I'm trying to obtain predicted probability of the source of my data (coded as 0 or 1, for source A and source B) from a glmer model.
Using example data:
Df <- data.frame(
source = sample(c(0, 1), n, replace = TRUE,
prob = c(0.719, 0.221)),
Response.number = sample(1:20, n, replace = TRUE),
Item.number = sample(1:40, n, replace = TRUE),
Ps.number = sample(1:40, n, replace = TRUE)
Model1 <- glmer(source ~ (1|Response.number/Item.number) +
data=Df, family = binomial,
As per https://sebastiansauer.github.io/convert_logit2prob/, the hand calculation (exp(b)/(1+(exp(b))
produces the predicted probability the same as the function below:
probability <- predict(Model1, type="response")
I tried it with multiple types of practice data and this generally works (in the above example, it's 0.23199). However, when I use my actual data, I'm getting a slightly different value from the predict function (0.59) than by hand (0.57). I know it's not a lot but this discrepancy doesn't occur when I use any other data.

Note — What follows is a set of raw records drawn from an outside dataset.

This is an optimization exercise on Yosys and OpenROAD, whose aim is small area, not a production implementation. The RTL was checked by simulation tests, not by an equivalence proof against the original design. Power figures rest on the tool's default switching activity, not on a simulated workload.

==> flow/design.v <==
module f_to_f (
    input                clk,
    input                rstn,
    input [DATAIN-1:0]   datain,
    input                empty,
    output [DATAOUT-1:0] dataout,
    output reg           rden,
    output               wren
);
parameter DATAIN = 48;
parameter DATAOUT = 48;
always @(posedge clk or negedge rstn) begin
    if (~rstn) rden <= 0;
    else if (empty == 0) rden <= 1;
    else if (empty == 1) rden <= 0;
end
reg  [3:0]  t;         
reg         wr;        
reg         w2;        
reg         dir;       
reg  [1:0]  sz;        
reg         s;         
reg         clr;       
reg         sat;       
reg  [7:0]  C;         
reg  [79:0] R;
reg  [3:0]  hb;        
reg         cr;        
wire idle = ~(datain[47] ^ datain[46]);
wire cap  = (t == 4'd0) & ~idle;
wire ld   = (t == 4'd3);
wire stp  = (t >= 4'd4) & (t <= 4'd9);
wire fst  = (t == 4'd4);
wire fin  = (t == 4'd10);
wire fn2  = (t == 4'd11);
wire s1 = (sz == 2'd1);
wire s2 = (sz == 2'd2);
wire s3 = (sz == 2'd3);
always @(posedge clk or negedge rstn) begin
    if (~rstn) begin
        t  <= 4'd0;
        wr <= 1'b0;
        w2 <= 1'b0;
    end else begin
        t  <= idle ? 4'd0 : (t == 4'd12 ? 4'd12 : t + 4'd1);
        wr <= (t == 4'd10) | ((t == 4'd11) & ~s1);
        w2 <= (t == 4'd11);
    end
end
assign wren = wr;
wire [79:0] Rs = R ^ {80{s}};
wire [6:0] el  = s1 ? R[77:71] : s2 ? R[74:68] : R[70:64];
wire [14:0] e  = s1 ? {7'd0, R[78:71]} : s2 ? {4'd0, R[78:68]} : R[78:64];
wire inh   = s1 | (s2 ? (R[78] ? ~|R[77:75] : &R[77:75]) : (R[78] ? ~|R[77:71] : &R[77:71]));
wire emax  = s1 ? (&R[78:71]) : s2 ? (&R[78:68]) : (&R[78:64]);
wire under = ~R[78] & (~inh | (el < (s1 ? 7'd110 : s2 ? 7'd94 : 7'd86)));
wire over  =  R[78] & (~inh | (el > (s1 ? 7'd13  : s2 ? 7'd29 : 7'd37)));
wire mnz   = s1 ? (|R[70:48]) : s2 ? ((|R[67:40]) | (|datain[39:16]))
                              : ((|R[63:40]) | (|datain[39:0]));
wire nan   = emax & mnz;
wire [6:0] kd  = s1 ? 7'd123 : s2 ? 7'd110 : 7'd106;       
wire [6:0] D   = el + kd;
wire [6:0] D13 = D + (s2 ? 7'd5 : 7'd13);
wire [6:0] cf  = D13[6] ? D13 + 7'd80 : D13;
wire [6:0] H   = (s1 ? 7'd71 : s2 ? 7'd60 : 7'd64) + D;
reg  [3:0] lz;
reg  [14:0] win;
integer j;
always @(*) begin
    win = Rs[78:64];
    lz = 4'd15;
    for (j = 0; j < 15; j = j + 1)
        if (win[j]) lz = 14 - j;
end
wire [3:0] kf = (|C[6:4]) ? 4'd15 : C[3:0];
wire       lst = (t == 4'd9);
wire [3:0] kx = (lst & ~s3) ? (s2 ? 4'd4 : 4'd7) : lz;
wire [3:0] k  = ~stp ? 4'd0 : dir ? kx : kf;
wire       w79 = ~dir | (lst & ~s3);    
wire [79:0] sh [0:4];
assign sh[0] = R;
genvar lv, b;
generate
    for (lv = 0; lv < 4; lv = lv + 1) begin : rot
        for (b = 0; b < 80; b = b + 1) begin : bit_
            localparam integer N   = 1 << lv;
            localparam integer SRC = (b + 80 - N) % 80;
            wire v = sh[lv][SRC];
            wire r = (b < N) ? v & w79 : v;
            assign sh[lv + 1][b] = k[lv] ? r : sh[lv][b];
        end
    end
endgenerate
wire [79:0] sh4 = sh[4];
wire [7:0] cn = C - {4'd0, k};
wire xz = s3 ? ~R[79] & ~R[78] : s2 ? ~R[3] & ~R[2] : ~R[6] & ~R[5];
wire [14:0] ex = xz ? 15'd0 :
                 s1 ? {7'd0, C[7:0]} :
                 s2 ? {4'd0, C[7], {3{~C[7]}}, C[6:0]} :
                      {C[7], {7{~C[7]}}, C[6:0]};
wire za = ~|R[3:0];
wire zb = ~|R[6:4];
wire zc = ~|R[12:7];
wire zd = ~|R[28:13];
wire ze = ~|R[60:29];
wire zr = s1 ? (zc & zd & ze) : s2 ? (zb & zc & zd) : (za & zb & zc);
wire rb = s1 ? Rs[61] : s2 ? (dir ? Rs[29] : Rs[21]) : Rs[13];
wire cin = rb | (dir & s & zr);
wire [5:0] fa = s1 ? 6'd48 : s2 ? (dir ? 6'd16 : 6'd8) : 6'd0;
wire [39:0] lr = R[53:14];
wire l0 = &lr[7:0],   n0 = ~|lr[7:0];
wire l1 = &lr[15:8],  n1 = ~|lr[15:8];
wire l2 = &lr[39:16], n2 = ~|lr[39:16];
wire lall = s ? (n2 & (fa[4] | (n1 & (fa[3] | n0)))) : (l2 & (fa[4] | (l1 & (fa[3] | l0))));
wire lfrc = ~dir & (hb < 4'd4);               
wire cl   = cin & lall & ~lfrc;
wire [3:0] bo = fin ? 4'd5 : 4'd0;
wire [4:0] fb;
genvar q;
generate
    for (q = 0; q < 5; q = q + 1) begin : fblk
        assign fb[q] = ~dir & ((bo + q) > hb);
    end
endgenerate
reg [39:0] ia;
integer i;
always @(*) begin
    for (i = 0; i < 40; i = i + 1) begin
        if (fin & (i == 39))
            ia[i] = s;
        else if (fin & dir & s1 & (i >= 31))
            ia[i] = ex[i - 31];
        else if (fin & dir & s2 & (i >= 28))
            ia[i] = ex[i - 28];
        else if (fin & dir & s3 & (i >= 24))
            ia[i] = ex[i - 24];
        else
            ia[i] = (R[(i + 54) % 80] & ~fb[i >> 3]) ^ s;
    end
end
wire [5:0]  ip  = fin ? (s1 ? 6'd8 : 6'd0) : fa;
wire        ic  = fin ? (s1 ? cin : cl) : cr;
wire [39:0] inj = {39'd0, ic} << ip;
wire [39:0] io  = ia + inj;
wire [79:0] rf = fin ? {R[39:14], io, R[53:40]} : {R[79:54], io, R[13:0]};
function [39:0] fix;
    input [39:0] w;
    input a1, a2;
    begin
        fix = w;
        if (a1) begin fix[39:32] = 8'd0; fix[31] = 1'b1; fix[7:0] = 8'd0; end
        else if (a2) begin fix[39:29] = 11'd0; fix[28] = 1'b1; end
        else begin fix[39:25] = 15'd0; fix[24] = 1'b1; end
    end
endfunction
wire [39:0] lo = s3 ? datain[39:0] : s2 ? {datain[39:16], 16'd0} : 40'd0;
reg [79:0] rld;
always @(*) begin
    if (dir) begin
        if (s3) rld = {R[79:40], datain[39:0]};
        else if (s2) rld = {R[79:48], datain[39:8], 16'd0};
        else rld = {R[79:48], 48'd0};
    end else begin
        rld = {fix(R[79:40], s1, s2), lo};
    end
end
wire [7:0] c4 = dir ? (s3 ? 8'd165 : s2 ? 8'd161 : 8'd148)
                    : {1'b0, cf};
always @(posedge clk) begin
    R <= cap ? {datain[39:0], sh4[39:0]} : ld ? rld : (fin | fn2) ? rf : sh4;
    if (cap) begin
        dir <= datain[47];
        sz  <= datain[44:43];
        s   <= datain[39];
    end
    if (ld) begin
        clr <= under | nan;
        hb  <= H[6:3];
    end
    if (ld | stp)
        C   <= ld ? c4 : cn;
    if (fin)
        cr  <= cin;
    if (ld | fin)
        sat <= ld ? (over & ~nan) : (sat | (~dir & ~s & io[39]));
end
wire [39:0] ow   = R[53:14];
wire [39:0] base = (~dir & s2 & ~w2) ? {ow[31:0], 8'd0} : ow;
wire        frc  = ~dir & (clr | sat);
wire [39:0] pat  = clr ? 40'd0 : {(~w2 & s) | (w2 & ~s), {39{~s}}};
wire [39:0] pl0  = frc ? pat : base;
wire        m7   = s1 | (~dir & s2) | (dir & s2 & w2);
wire        m15  = dir & s2 & w2;
wire [39:0] pl   = {pl0[39:16], pl0[15:8] & {8{~m15}}, pl0[7:0] & {8{~m7}}};
wire [2:0]  pkt  = s1 ? 3'd0 : w2 ? 3'd2 : 3'd1;
assign dataout = {dir ? 2'b10 : 2'b01, 1'b0, sz, pkt, pl};
endmodule
export LEC_CHECK = 0
export ABC_AREA = 1
export CAP_MARGIN = 0
export CORE_MARGIN = 2
export CORE_UTILIZATION = 40
export SLEW_MARGIN = 0
create_clock -name core_clock -period 10.0 [get_ports {clk}]
standard.sh (not shown) runs the stock make flow with config.mk's settings and CLKGATE_MAP_FILE= SYNTH_SCRIPT=/design/flow/synth_recipe.tcl, a recipe that flattens the netlist after the stock synthesis.
==> flow/flow/run.sh <==
#!/bin/bash
# Own flow: the standard layout (standard.sh) with two changes:
#  - ABC's area script is flow/abc_area.script (an area-oriented &nf mapping);
#  - every input and output port still gets its buffer, but a buf_1 cell is
#    asked for instead of the resizer's default pick.
# Everything else -- synthesis script, floorplan, power grid, placement, CTS,
# routing -- is the standard ORFS flow. Each ORFS step writes its own log under
# orfs/logs; make's output goes to standard_flow.log.
set -euo pipefail
work=$(pwd)
rm -rf "$work/scripts_own"
cp -r "$FLOW_HOME/scripts" "$work/scripts_own"
cp "$work/flow/abc_area.script" "$work/scripts_own/abc_area.script"
bash "$work/standard.sh" SCRIPTS_DIR="$work/scripts_own" \
    "BUFFER_PORTS_ARGS=-buffer_cell sky130_fd_sc_hd__buf_1" finish > "$work/standard_flow.log" 2>&1
==> flow/flow/abc_area.script <==
strash
&get -n
&fraig -x
&put
scorr
dc2
dretime
strash
&get -n
&dch -f
&nf
&put
strash
&get -n
&dch -f
&nf
&put
==> next run, changes <==
--- a/flow/design.v
+++ b/flow/design.v
@@ -139,13 +139,13 @@
     end
 end
 wire [5:0]  ip  = fin ? (s1 ? 6'd8 : 6'd0) : fa;
 wire        ic  = fin ? (s1 ? cin : cl) : cr;
 wire [39:0] inj = {39'd0, ic} << ip;
 wire [39:0] io  = ia + inj;
-wire [79:0] rf = fin ? {R[39:14], io, R[53:40]} : {R[79:54], io, R[13:0]};
+wire [79:0] rf = {R[39:14], io, R[53:40]};   
 function [39:0] fix;
     input [39:0] w;
     input a1, a2;
     begin
         fix = w;
         if (a1) begin fix[39:32] = 8'd0; fix[31] = 1'b1; fix[7:0] = 8'd0; end
The new run finished clean; hold slack improves by 0.035 ns; fmax went down by 0.51%; utilization went up by 0.47 points; worst setup slack degrades by 0.041 ns; sequential share of layout area went down by 0.74 points; wire length went down by 2.1%; total power went up by about 0.4%.

## re-timing with driven ports
Ports are ideal in the flow. The routed layouts listed here were re-timed in OpenROAD.
Step 1, drivers: a clkbuf_16 drives clk and a buf_2 each remaining input, both assumed.
Step 2, shift: input delay + t, output delay - t, t = (earliest + latest rising clock arrival at the registers) / 2. This alone moves slack from input paths to output paths.
a / b / c = ideal ports / drivers / drivers and shift; a / b = the first two.
run | t (ns) | setup WS [ns] | worst hold slack (ns) | pins driven straight from the clock port
the first run | 0.441 | 1.956 / 1.956 / 1.956 | 0.594 / 0.594 / 0.594 | 1
the second run | 0.429 | 1.915 / 1.915 / 1.915 | 0.629 / 0.629 / 0.629 | 1
After both steps setup and hold are still met in every run listed.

source Response.number Item.number Ps.number
0 1 1 1
0 2 1 1
1 3 1 1
1 4 1 1
0 5 1 1
0 6 1 1
0 1 2 1
0 2 2 1
1 3 2 1
1 4 2 1
0 5 2 1
0 6 2 1
0 1 1 2
0 2 1 2
1 3 1 2
1 4 1 2
0 5 1 2
0 6 1 2
0 1 2 2
0 2 2 2
1 3 2 2
1 4 2 2
0 5 2 2
The data is nested, that is, there is roughly the same amount of participants per each value of response, the same amount of responses per each value of item, etc. Can this be the source of the discrepancy? If so, how to deal with it? Is the predict()
function appropriate?
We probably need to see your whole data set, or at least a subset that will allow us to repeat some computation exactly. plogis(x)
does the same thing as exp(x)/(1+exp(x))
and is likely to be slightly more reliable in cases of extremely large or small x
You haven't really shown us what you are doing "by hand". What x
value are you using? How are you getting a single number from predict
@BenBolker I presumed the OP was using b
as the intercept of the model (there are no fixed effect variables in the formula)
sorry, it's a mean of predicted values, corrected now. x in the formula you wrote is the intercept of the model, that's right
When you run predict
in glmer
, it uses the variables present in your original data (including random effects) to estimate the probability, so you predict
will not return a vector of values that are all the same as the single value you get by running exp(b)/(1 + exp(b))
on the fixed effect coefficient.
当你在glmer中运行predict时,它使用原始数据中存在的变量(包括随机效应)来估计概率,所以你的predict不会返回一个向量值,这些值与你通过对固定效应系数运行exp(b)/(1 + exp(b))得到的单个值相同。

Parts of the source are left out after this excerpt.